PDC = proportion of days covered; RAAS = renin-angiotensin-aldosterone system medications.

Results for PPMA are presented in Table 3. These data demonstrate that providing a sample had a positive effect on PDC for 90 days, 180 days, and 365 days. All of these results were statistically significant (P < 0.001). The largest treatment effect was in the first 90 days, with a 0.375 higher PDC. The PDC80 results for 90 and 180 days were also statistically significant (P < 0.001), with 0.224 and 0.092 more patients being highly adherent, respectively. The only outcome without a treatment effect was PDC80 for 365 days, which was nearly the same between the comparison group and the treatment group.

TABLE 3.

The Effect of Medication Samples on Postprescription Medication Adherence: Results from a Doubly Robust Propensity Score Model (N = 1,430)a

Number of Days Since Initial Script Regression Coefficient (%) Z (P Value) Adjusted PDC Among Control Patients (%) Adjusted PDC Among Treatment Patients (%) Average Treatment Effect (%) Doubly Robust Z (P Value)
90 37.3 18.0 (< 0.001) 35.1 72.8 37.5 17.3 (< 0.001)
180 21.3 10.0 (< 0.001) 35.4 57.1 21.5 9.8 (< 0.001)
365 9.4 4.6 (< 0.001) 33.9 43.6 9.5 4.5 (< 0.001)
Number of Days Since Initial Script Regression Coefficient (%) Z (P Value) Adjusted Proportion of PDC80 Patients Among Control Patients (%) Adjusted Proportion of PDC80 Patients Among Treatment Patients (%) Average Treatment Effect (%) Doubly Robust Z (P Value)
90 22.1 8.1 (< 0.001) 31.2 53.5 22.4 8.4 (< 0.001)
180 8.9 3.4 (0.010) 29.1 38.4 9.2 3.5 (< 0.001)
365 -0.3 -0.14 (0.885) 23.7 23.7 -0.02 -0.01 (0.994)

a Covariates: age; gender; any medications 2010 (diabetes, RAAS, statins, calcium channel blockers, beta blockers); past PDC (all medications); any diabetes diagnosis 2010; any hyperlipidemia diagnosis 2010; any hypertension diagnosis 2010; and interactions (age × 3 diagnoses variables, gender × 3 diagnoses variables).

PDC = proportion of days covered; PDC80 = proportion of days covered 80% or greater; RAAS = renin-angiotensin aldosterone system.

Cost analysis results indicate a difference in costs between the matched groups from the year before the sample delivery or initial prescription to the following year. The treatment group was found to have a savings of $395 per patient per year, with the average costs for the treatment group of $3,419 versus $3,815 for the matched controls. This amount reflects only health care cost savings for the patient; it does not take into account the cost of the sample or the cost of the kiosk. While the difference was not statistically significant, the results are nonetheless suggestive of an overall savings in total costs over the course of the year for those who received a sample medication.

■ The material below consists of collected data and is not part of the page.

==> 10-22 <==
==> flow/design.v <==
`timescale 1ns/1ps
module base2_alu #(
  parameter LAT_BIN = 1,   
  parameter LAT_DEC = 8,   
  parameter LAT_DUO = 6    
)(
  input  wire        clk,
  input  wire        rst,
  input  wire        start,
  input  wire [3:0]  opcode,
  input  wire [15:0] a,
  input  wire [15:0] b,
  output reg         busy,
  output reg         done,
  output reg  [31:0] result
);
  reg [7:0] countdown;
  wire [7:0] lat_sel =
      (opcode <= 4'd2) ? LAT_BIN :
      ((opcode <= 4'd5) ? LAT_DEC : LAT_DUO);
  wire [31:0] res_bin =
      (opcode==4'd0)   ? (a + b) :
      (opcode==4'd1)   ? (a - b) :
      (opcode==4'd2)   ? (a * b) :
      (opcode==4'd3)   ? (a + b) :
      (opcode==4'd4)   ? (a - b) :
      (opcode==4'd5) ? (a * 16'd10) :
      (opcode==4'd6) ? (a + b) :
      (opcode==4'd7) ? (a - b) :
      (opcode==4'd8)  ? (a * 16'd3) : 32'd0;
  always @(posedge clk) begin
    if (rst) begin
      busy <= 1'b0; done <= 1'b0; countdown <= 8'd0; result <= 32'd0;
    end else begin
      done <= 1'b0;
      if (start && !busy) begin
        busy      <= 1'b1;
        countdown <= (lat_sel==0) ? 1 : lat_sel;
      end else if (busy) begin
        if (countdown > 8'd1) begin
          countdown <= countdown - 8'd1;
        end else begin
          busy   <= 1'b0;
          done   <= 1'b1;
          result <= res_bin;
        end
      end
    end
  end
endmodule
`timescale 1ns/1ps
module base10_alu #(
  parameter LAT_DEC = 1,   
  parameter LAT_BIN = 6,   
  parameter LAT_DUO = 6    
)(
  input  wire        clk,
  input  wire        rst,
  input  wire        start,
  input  wire [3:0]  opcode,
  input  wire [15:0] a,
  input  wire [15:0] b,
  output reg         busy,
  output reg         done,
  output reg  [31:0] result
);
  reg [7:0] countdown;
  wire [7:0] lat_sel =
      ((opcode>=4'd3) && (opcode<=4'd5)) ? LAT_DEC :
      ((opcode<=4'd2) ? LAT_BIN : LAT_DUO);
  wire [31:0] res_bin =
      (opcode==4'd0)   ? (a + b) :
      (opcode==4'd1)   ? (a - b) :
      (opcode==4'd2)   ? (a * b) :
      (opcode==4'd3)   ? (a + b) :
      (opcode==4'd4)   ? (a - b) :
      (opcode==4'd5) ? (a * 16'd10) :
      (opcode==4'd6) ? (a + b) :
      (opcode==4'd7) ? (a - b) :
      (opcode==4'd8)  ? (a * 16'd3) : 32'd0;
  always @(posedge clk) begin
    if (rst) begin
      busy <= 1'b0; done <= 1'b0; countdown <= 8'd0; result <= 32'd0;
    end else begin
      done <= 1'b0;
      if (start && !busy) begin
        busy      <= 1'b1;
        countdown <= (lat_sel==0) ? 1 : lat_sel;
      end else if (busy) begin
        if (countdown > 8'd1) begin
          countdown <= countdown - 8'd1;
        end else begin
          busy   <= 1'b0;
          done   <= 1'b1;
          result <= res_bin;
        end
      end
    end
  end
endmodule
`timescale 1ns/1ps
module base12_alu #(
  parameter LAT_DUO = 1,   
  parameter LAT_BIN = 6,   
  parameter LAT_DEC = 8    
)(
  input  wire        clk,
  input  wire        rst,
  input  wire        start,
  input  wire [3:0]  opcode,
  input  wire [15:0] a,
  input  wire [15:0] b,
  output reg         busy,
  output reg         done,
  output reg  [31:0] result
);
  reg [7:0] countdown;
  wire [7:0] lat_sel =
      ((opcode>=4'd6) && (opcode<=4'd8)) ? LAT_DUO :
      ((opcode<=4'd2) ? LAT_BIN : LAT_DEC);
  wire [31:0] res_bin =
      (opcode==4'd0)   ? (a + b) :
      (opcode==4'd1)   ? (a - b) :
      (opcode==4'd2)   ? (a * b) :
      (opcode==4'd3)   ? (a + b) :
      (opcode==4'd4)   ? (a - b) :
      (opcode==4'd5) ? (a * 16'd10) :
      (opcode==4'd6) ? (a + b) :
      (opcode==4'd7) ? (a - b) :
      (opcode==4'd8)  ? (a * 16'd3) : 32'd0;
  always @(posedge clk) begin
    if (rst) begin
      busy <= 1'b0; done <= 1'b0; countdown <= 8'd0; result <= 32'd0;
    end else begin
      done <= 1'b0;
      if (start && !busy) begin
        busy      <= 1'b1;
        countdown <= (lat_sel==0) ? 1 : lat_sel;
      end else if (busy) begin
        if (countdown > 8'd1) begin
          countdown <= countdown - 8'd1;
        end else begin
          busy   <= 1'b0;
          done   <= 1'b1;
          result <= res_bin;
        end
      end
    end
  end
endmodule
`timescale 1ns/1ps
module router_extended #(
  parameter B2_LAT_BIN  = 1, B2_LAT_DEC  = 8, B2_LAT_DUO  = 6,
  parameter B10_LAT_DEC = 1, B10_LAT_BIN = 6, B10_LAT_DUO = 6,
  parameter B12_LAT_DUO = 1, B12_LAT_BIN = 6, B12_LAT_DEC = 8
)(
  input  wire        clk,
  input  wire        rst,
  input  wire        start,
  input  wire [2:0]  cond_sel,
  input  wire [3:0]  opcode,
  input  wire [15:0] op_a,
  input  wire [15:0] op_b,
  output reg         busy,
  output reg         done,
  output reg  [31:0] result
);
  localparam [1:0] ROUTE_SENTINEL = 2'd3;
  wire [1:0] forced_target = (cond_sel <= 3'd2) ? cond_sel[1:0] : ROUTE_SENTINEL;
  wire [1:0] full_router_target =
      (opcode <= 4'd2)   ? 2'd0 :
      (opcode <= 4'd5) ? 2'd1 :
                                  2'd2;
  localparam [1:0] DUO_FALLBACK_TARGET = (B10_LAT_DUO <= B2_LAT_DUO) ? 2'd1 : 2'd0;
  wire [1:0] router_210_target =
      (opcode <= 4'd2)   ? 2'd0 :
      (opcode <= 4'd5) ? 2'd1 :
                                  DUO_FALLBACK_TARGET;
  wire [1:0] routed_target =
      (forced_target != ROUTE_SENTINEL) ? forced_target :
      (cond_sel == 3'd3) ? full_router_target :
      (cond_sel == 3'd4) ? router_210_target :
                           full_router_target;  
  reg  start_b2, start_b10, start_b12;
  wire busy_b2, done_b2;   wire [31:0] res_b2;
  wire busy_b10, done_b10; wire [31:0] res_b10;
  wire busy_b12, done_b12; wire [31:0] res_b12;
  base2_alu #(.LAT_BIN(B2_LAT_BIN), .LAT_DEC(B2_LAT_DEC), .LAT_DUO(B2_LAT_DUO)) u_b2(
    .clk(clk), .rst(rst), .start(start_b2), .opcode(opcode), .a(op_a), .b(op_b),
    .busy(busy_b2), .done(done_b2), .result(res_b2)
  );
  base10_alu #(.LAT_DEC(B10_LAT_DEC), .LAT_BIN(B10_LAT_BIN), .LAT_DUO(B10_LAT_DUO)) u_b10(
    .clk(clk), .rst(rst), .start(start_b10), .opcode(opcode), .a(op_a), .b(op_b),
    .busy(busy_b10), .done(done_b10), .result(res_b10)
  );
  base12_alu #(.LAT_DUO(B12_LAT_DUO), .LAT_BIN(B12_LAT_BIN), .LAT_DEC(B12_LAT_DEC)) u_b12(
    .clk(clk), .rst(rst), .start(start_b12), .opcode(opcode), .a(op_a), .b(op_b),
    .busy(busy_b12), .done(done_b12), .result(res_b12)
  );
  localparam S_IDLE=0, S_WAIT=1;
  reg [0:0] st;
  always @(posedge clk) begin
    if (rst) begin
      st <= S_IDLE; busy <= 1'b0; done <= 1'b0;
      start_b2 <= 1'b0; start_b10 <= 1'b0; start_b12 <= 1'b0;
      result <= 32'd0;
    end else begin
      done <= 1'b0;
      start_b2 <= 1'b0; start_b10 <= 1'b0; start_b12 <= 1'b0;
      case (st)
        S_IDLE: begin
          if (start) begin
            busy <= 1'b1;
            if (routed_target==2'd0) start_b2  <= 1'b1;
            if (routed_target==2'd1) start_b10 <= 1'b1;
            if (routed_target==2'd2) start_b12 <= 1'b1;
            st <= S_WAIT;
          end
        end
        S_WAIT: begin
          if ( (routed_target==2'd0 && done_b2) ||
               (routed_target==2'd1 && done_b10) ||
               (routed_target==2'd2 && done_b12) ) begin
            result <= (routed_target==2'd0) ? res_b2 :
                      (routed_target==2'd1) ? res_b10 :
                                              res_b12;
            done   <= 1'b1;
            busy   <= 1'b0;
            st     <= S_IDLE;
          end
        end
      endcase
    end
  end
endmodule
==> flow/run.sh <==
#!/bin/bash
# the make line also repeats each setting of config.mk as NAME=value (left out here)
make -C /OpenROAD-flow-scripts/flow DESIGN_CONFIG=/design/flow/config.mk WORK_HOME=/design/flow/orfs CLKGATE_MAP_FILE= finish
==> flow/config.mk <==
export PLATFORM = sky130hd
export DESIGN_NAME = router_extended
export DESIGN_NICKNAME = router_extended
export VERILOG_FILES = /design/flow/design.v
export SDC_FILE = /design/flow/constraint.sdc
export NUM_CORES = 4
export LEC_CHECK = 0
export ABC_AREA = 1
export CAP_MARGIN = 20
export CORE_MARGIN = 2
export CORE_UTILIZATION = 72
export PLACE_DENSITY = 0.42
export SETUP_SLACK_MARGIN = 0.61
export SLEW_MARGIN = 20
export TNS_END_PERCENT = 15
==> flow/constraint.sdc <==
create_clock -name core_clock -period 5.59 [get_ports {clk}]
set_input_delay 1.1180 -clock core_clock [delete_from_list [all_inputs] [get_ports {clk}]]
set_output_delay 1.1180 -clock core_clock [all_outputs]
set_load 0.01 [all_outputs]
==> inputs of 08-18, as changes to 10-22 <==
- ABC_AREA: 1 -> not set
- CORE_ASPECT_RATIO: not set -> 1.68
- CORE_UTILIZATION: 72 -> 70
- GPL_ROUTABILITY_DRIVEN: not set -> 1
- GPL_TIMING_DRIVEN: not set -> 0
- HOLD_SLACK_MARGIN: not set -> -0.08
- MAX_ROUTING_LAYER: not set -> met5
- PLACE_DENSITY: 0.42 -> 0.37
- SETUP_SLACK_MARGIN: 0.61 -> 1.3
- SLEW_MARGIN: 20 -> 10
==> flow/constraint.sdc (replaced) <==
create_clock -name core_clock -period 10.0 [get_ports {clk}]
set_input_delay 2.0000 -clock core_clock [delete_from_list [all_inputs] [get_ports {clk}]]
set_output_delay 2.0000 -clock core_clock [all_outputs]
set_load 0.01 [all_outputs]
==> inputs of 03-19, as changes to 10-22 <==
- ABC_AREA: 1 -> not set
- CORE_UTILIZATION: 72 -> 40
- PLACE_DENSITY: 0.42 -> not set
- SETUP_SLACK_MARGIN: 0.61 -> not set
- TNS_END_PERCENT: 15 -> not set
==> flow/constraint.sdc (replaced) <==
create_clock -name core_clock -period 8.87 [get_ports {clk}]
set_input_delay 1.7740 -clock core_clock [delete_from_list [all_inputs] [get_ports {clk}]]
set_output_delay 1.7740 -clock core_clock [all_outputs]
set_load 0.01 [all_outputs]
==> notes <==
03-19 went through all stages and came out clean. 10-22 died in global routing (GRT-0116). 08-18 passed the timing, DRC and antenna checks. Against 03-19, the clock-buffer cell count of 08-18 is higher by 4. Combinational power: 08-18 is smaller than 03-19 (about 3%). Clock skew: 08-18 is lower than 03-19 (0.0022 ns). Of 08-18 and 03-19, 03-19 has the higher design area (gap 1.2%, measured against 03-19). Of 03-19 and 08-18, 08-18 has the higher setup slack (gap 0.69 ns). In 08-18 the first-iteration DRC count is higher than in 03-19, by 47%. Of 03-19 and 08-18, 03-19 has the higher critical path depth (gap 1). Against 08-18, the via count of 03-19 is lower by 10%.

The sample medication program was integrated within medical offices for this study. Clinicians involved with the program were physicians, physician assistants, and nurse practitioners. Key informant interviews were conducted individually with 10 clinicians who used the medication sample program. Those selected for the key informant interviews were 5 clinicians who used the program often (“high” users, defined as being in the 80th percentile or greater for total number of samples given to patients) and 5 clinicians who did not use the program as often (“low” users, defined as being in the 20th percentile or lower for total number of samples given). Common and salient themes from each interview question response were derived and summarized (Figure 2).

FIGURE 2.

FIGURE 2

Summary of Common Themes from Key Informant Interviews

The majority (90%) of clinicians interviewed expressed a positive view of the program. High users of the program remarked on the ease of implementing the program into the office and its convenience. Low users expressed satisfaction with having the actual medication bottle present to supplement explanations of new medications with the patient. Both high and low users were aware of the primary intention of the program—to provide medication samples during a patient’s office visit—and found the program important to promoting discussion between clinician and patient as a strategy for improving adherence. One high user pointed out that patients need to make sure they understand the importance of taking their medications, potential side effects, and the importance of notifying their physicians of side effects. A low user stated that the program allowed the patients to become partners in treating and managing their health problems. Other adherence strategies expressed by clinicians included promoting patient follow-up by asking patients to bring in their medicine bottles, so the clinician could review their electronic health records or insurance information.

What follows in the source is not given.